Amino acid transporter ASCT2 and mTOR signaling in human liver cancer cells

System ASC amino acid transporter-2 (ASCT2) was previously demonstrated to be essential for human hepatoma cell growth and survival, as its silencing via inducible antisense RNA expression results in complete apoptosis within 48 h by a mechanism that transcends its role in amino acid delivery. To gain insights into the reliance of hepatocellular carcinoma (HCC) lines on ASCT2, the aim of this study is to silence ASCT2 or inhibit ASCT2 function to determine the response on growth and survival signaling.;Induced antisense ASCT2 RNA in SK-Hep cells led to reduced ASCT2 mRNA and mammalian target-of-rapamycin complex-1 (mTORC1) signaling by 8 h. mTORC1 reduction coincides with ASCT2 protein reduction, but precedes measureable reduction in ASCT2 transporter activity. Diminished glutamine delivery could not alone be sufficient to account for the suppression of mTORC1 signaling with loss of ASCT2 protein. Glutamine deprivation alone causes cell death at 72 h, compared to cell death at 48 h with ASCT2 silencing via antisense.

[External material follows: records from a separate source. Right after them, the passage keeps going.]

`src/rtl/boot_pkg.sv`:
```
// Shared state encoding and default widths for the instruction-memory boot sequencer.
package boot_pkg;
  localparam int DEFAULT_DATA_WIDTH    = 32;
  localparam int DEFAULT_ADDR_WIDTH    = 8;
  localparam int DEFAULT_RELEASE_DELAY = 4;

  typedef enum logic [2:0] {
    IDLE  = 3'd0,
    LOAD  = 3'd1,
    FLUSH = 3'd2,
    RUN   = 3'd3,
    ERROR = 3'd4
  } state_t;
endpackage

```
`src/rtl/imem_boot_sequencer_release_timer.sv`:
```
// Down-counter that holds the core in reset for DELAY cycles after the final write.
// expire is high in the last counted cycle so the sequencer leaves FLUSH on time.
module release_timer #(
  parameter int DELAY = 4
) (
  input  logic clk,
  input  logic rst,
  input  logic load,
  output logic expire
);
  localparam int CW = $clog2(DELAY + 1);

  logic [CW-1:0] cnt;

  always_ff @(posedge clk or posedge rst) begin
    if (rst) begin
      cnt <= '0;
    end else if (load) begin
      cnt <= CW'(DELAY);
    end else if (cnt != '0) begin
      cnt <= cnt - CW'(1);
    end
  end

  assign expire = (cnt == CW'(1));
endmodule

```
`src/rtl/imem_boot_sequencer.sv`:
```
// Streams a boot image into instruction memory, then releases the core reset.
// Optional checksum of the loaded image is enabled by defining BOOT_CHECKSUM_EN.
module imem_boot_sequencer
  import boot_pkg::*;
#(
  parameter int DATA_WIDTH    = DEFAULT_DATA_WIDTH,
  parameter int ADDR_WIDTH    = DEFAULT_ADDR_WIDTH,
  parameter int RELEASE_DELAY = DEFAULT_RELEASE_DELAY
) (
  input  logic                  clk,
  input  logic                  reset,
  input  logic                  start,
  input  logic                  ld_valid,
  input  logic [DATA_WIDTH-1:0] ld_data,
  input  logic                  ld_last,
  output logic                  ld_ready,
  output logic                  imem_we,
  output logic [ADDR_WIDTH-1:0] imem_addr,
  output logic [DATA_WIDTH-1:0] imem_wdata,
  output logic                  core_reset_n,
  output logic                  busy,
  output logic                  done,
  output logic                  err_overflow,
  output logic [ADDR_WIDTH:0]   word_count,
  output state_t                state
`ifdef BOOT_CHECKSUM_EN
  ,
  input  logic [DATA_WIDTH-1:0] chk_expected,
  output logic                  chk_ok
`endif
);
  // Handshake: a word transfers on a rising edge where ld_valid and ld_ready are both 1;
  // ld_ready is high only in LOAD and ld_data/ld_last must be stable while ld_valid is high.
  logic accept;
  logic last_idx;
  logic chk_pass;
  logic restart;
  logic timer_load;
  logic timer_expire;

  assign accept   = ld_valid & ld_ready;
  assign last_idx = (word_count[ADDR_WIDTH-1:0] == {ADDR_WIDTH{1'b1}});
  assign restart  = start & ((state == IDLE) | (state == RUN) | (state == ERROR));

`ifdef BOOT_CHECKSUM_EN
  logic [DATA_WIDTH-1:0] chk_acc;
  logic [DATA_WIDTH-1:0] chk_next;

  assign chk_next = chk_acc ^ ld_data;
  assign chk_pass = (chk_next == chk_expected);

  always_ff @(posedge clk or posedge reset) begin
    if (reset) begin
      chk_acc <= '0;
      chk_ok  <= 1'b0;
    end else if (restart) begin
      chk_acc <= '0;
      chk_ok  <= 1'b0;
    end else if (accept) begin
      chk_acc <= chk_next;
      if (ld_last && chk_pass) chk_ok <= 1'b1;
    end
  end
`else
  assign chk_pass = 1'b1;
`endif

  assign timer_load = accept & ld_last & chk_pass;

  release_timer #(
    .DELAY(RELEASE_DELAY)
  ) u_release_timer (
    .clk   (clk),
    .rst   (reset),
    .load  (timer_load),
    .expire(timer_expire)
  );

  always_ff @(posedge clk or posedge reset) begin
    if (reset) begin
      state        <= IDLE;
      ld_ready     <= 1'b0;
      imem_we      <= 1'b0;
      imem_addr    <= '0;
      imem_wdata   <= '0;
      core_reset_n <= 1'b0;
      busy         <= 1'b0;
      done         <= 1'b0;
      err_overflow <= 1'b0;
      word_count   <= '0;
    end else begin
      imem_we <= 1'b0;
      case (state)
        IDLE, RUN, ERROR: begin
          if (start) begin
            state        <= LOAD;
            ld_ready     <= 1'b1;
            busy         <= 1'b1;
            done         <= 1'b0;
            core_reset_n <= 1'b0;
            err_overflow <= 1'b0;
            word_count   <= '0;
          end
        end
        LOAD: begin
          if (accept) begin
            imem_we    <= 1'b1;
            imem_addr  <= word_count[ADDR_WIDTH-1:0];
            imem_wdata <= ld_data;
            word_count <= word_count + (ADDR_WIDTH+1)'(1);
            // The last-word marker wins over overflow at the top address.
            if (ld_last) begin
              ld_ready <= 1'b0;
              if (chk_pass) begin
                state <= FLUSH;
              end else begin
                state <= ERROR;
                busy  <= 1'b0;
              end
            end else if (last_idx) begin
              state        <= ERROR;
              ld_ready     <= 1'b0;
              busy         <= 1'b0;
              err_overflow <= 1'b1;
            end
          end
        end
        FLUSH: begin
          if (timer_expire) begin
            state        <= RUN;
            busy         <= 1'b0;
            done         <= 1'b1;
            core_reset_n <= 1'b1;
          end
        end
        default: begin
          state    <= IDLE;
          ld_ready <= 1'b0;
          busy     <= 1'b0;
        end
      endcase
    end
  end
endmodule

```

These results suggest that ASCT2 silencing inhibits mTORC1 signaling followed by an mTORC2-initiated survival response, establishing a link between amino acid transporter expression and mTOR function.;ASCT2 silencing, via an inducible plasmid that produced shRNAs silenced ASCT2 mRNA expression to 80% of control in SK-Hep. ASCT2 protein decrease was not observed. siRNAs were implemented to silence ASCT2, and moderate reduction in mRNA and protein levels were measured in SK-Hep, but not reliably. Therefore, mTORC1 signaling among HCC cell lines with ASCT2 silenced remained undetermined.;ASCT2 transport function was impaired in 6 HCC lines of either epithelial/oncofetal Group I or aggressive/metastatic Group II to assess whether it was necessary for glutamine repletion via ASCT2 for mTORC1 growth signaling. An earlier model proposed that glutamine antiported for leucine was necessary for mTORC1 signaling. Our results show SK-Hep most reliant on glutamine repletion for mTORC1 signaling. In addition, glutamine repletion alone was sufficient to cause mTORC1 signaling without leucine repletion. The other Group II cell lines showed moderate mTORC1 signaling with glutamine repletion as well. These results suggest that the more aggressive HCC lines have a greater reliance on glutamine repletion for mTORC1 signaling.